Grace Kodindo

Born: 19 December 1960, Chad
Died: NA
Country most active: Chad
Also known as: NA

Chadian obstetrician Grace Kodindo is an advocate for reproductive healthcare in her home countries and internationally. She is also active against female genital mutilation (FGM), drawing attention to the medical dangers of the procedure.
Dr Kodindo received a Canadian governmental grant to attend the Université de Montréal to study medicine. Returning to Chad, she married and had two sons, separating from her husband in the late 1990s.
In the mid-1980s, she trained as a gynaecologist in Sudan for four years. In 1990, Dr Kodindo received a grant from the French government to reduce infant mortality in Chad, then the highest in the world at 800 deaths per 100,000 births. After the grant ran out, she continued her work in hospitals with few resources, gaining an international reputation in the professional community. Dr Kodindo also taught medical students at the University of N’Djamena. Dr. Kodindo received the Chad Medal of Honour in 1997, and the FIGO/Columbia University Mailman School of Public Health Distinguished Community Service Award for Emergency Obstetric Care in 2000, and went on to teach at Mailman.
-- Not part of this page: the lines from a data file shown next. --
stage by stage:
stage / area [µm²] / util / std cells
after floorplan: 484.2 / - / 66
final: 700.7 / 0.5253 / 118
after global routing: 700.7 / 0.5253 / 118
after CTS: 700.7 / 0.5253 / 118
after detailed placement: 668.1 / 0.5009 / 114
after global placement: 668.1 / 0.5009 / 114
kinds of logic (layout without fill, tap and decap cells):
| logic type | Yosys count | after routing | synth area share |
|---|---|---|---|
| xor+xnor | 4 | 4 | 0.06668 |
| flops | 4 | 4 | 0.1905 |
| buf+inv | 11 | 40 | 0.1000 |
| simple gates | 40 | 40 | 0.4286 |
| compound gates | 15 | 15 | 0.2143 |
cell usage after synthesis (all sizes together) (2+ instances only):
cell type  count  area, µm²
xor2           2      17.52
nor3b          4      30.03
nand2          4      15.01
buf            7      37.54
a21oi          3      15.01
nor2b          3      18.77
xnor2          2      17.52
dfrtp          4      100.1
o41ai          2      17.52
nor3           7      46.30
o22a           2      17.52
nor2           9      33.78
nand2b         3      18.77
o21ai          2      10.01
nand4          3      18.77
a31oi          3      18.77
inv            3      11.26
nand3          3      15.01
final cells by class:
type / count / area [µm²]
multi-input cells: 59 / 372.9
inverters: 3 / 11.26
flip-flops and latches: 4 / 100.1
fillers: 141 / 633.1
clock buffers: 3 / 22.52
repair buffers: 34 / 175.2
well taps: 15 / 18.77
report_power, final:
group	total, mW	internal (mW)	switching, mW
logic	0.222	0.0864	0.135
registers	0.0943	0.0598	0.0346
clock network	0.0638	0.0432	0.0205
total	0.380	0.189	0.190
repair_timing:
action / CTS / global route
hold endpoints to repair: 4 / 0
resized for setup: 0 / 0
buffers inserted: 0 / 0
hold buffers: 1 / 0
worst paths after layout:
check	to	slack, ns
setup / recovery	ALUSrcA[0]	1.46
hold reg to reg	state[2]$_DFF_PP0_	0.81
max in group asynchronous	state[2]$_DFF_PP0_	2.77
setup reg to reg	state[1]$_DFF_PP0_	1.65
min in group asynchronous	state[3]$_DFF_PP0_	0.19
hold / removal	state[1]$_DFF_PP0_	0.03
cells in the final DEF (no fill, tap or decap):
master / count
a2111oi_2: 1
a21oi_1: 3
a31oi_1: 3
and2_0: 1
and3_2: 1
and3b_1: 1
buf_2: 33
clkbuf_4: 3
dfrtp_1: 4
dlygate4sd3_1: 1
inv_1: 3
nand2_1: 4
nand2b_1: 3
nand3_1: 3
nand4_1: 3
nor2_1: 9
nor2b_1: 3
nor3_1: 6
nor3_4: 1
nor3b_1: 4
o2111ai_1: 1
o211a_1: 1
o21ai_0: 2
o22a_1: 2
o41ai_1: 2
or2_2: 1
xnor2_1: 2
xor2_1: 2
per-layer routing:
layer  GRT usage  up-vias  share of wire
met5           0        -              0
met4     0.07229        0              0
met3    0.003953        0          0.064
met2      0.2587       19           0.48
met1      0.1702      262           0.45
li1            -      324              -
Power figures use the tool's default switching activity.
The BBC has produced two documentaries about Dr. Kodindo: 2005’s Dead Mums Don’t Cry about her efforts to reduce the mortality rate of pregnant and childbearing women (women in Chad had a 9% chance of dying at the time), and 2009’s Grace under Fire, about her involvement with a reproductive healthcare program in the Democratic Republic of Congo and the difficulties of childbirth in a war zone. The publicity from Dead Mums Don’t Cry led to the foundation of the non-profit Hope for Grace Kodindo, supporting health programs for women in African countries. As a result, Dr. Kodindo reported to the European Parliament that at Chad’s largest maternity hospital, death in childbirth had dropped from 14% to 2.3% and death during pregnancy had been reduced from 23% to 7.3%. Dr. Kodindo was invited to participate in Columbia University and Marie Stopes International’s RAISE initiative. In 2009, she was awarded the Danish government’s Millennium Development Goal Torch for her work promoting reproductive healthcare for women throughout the world.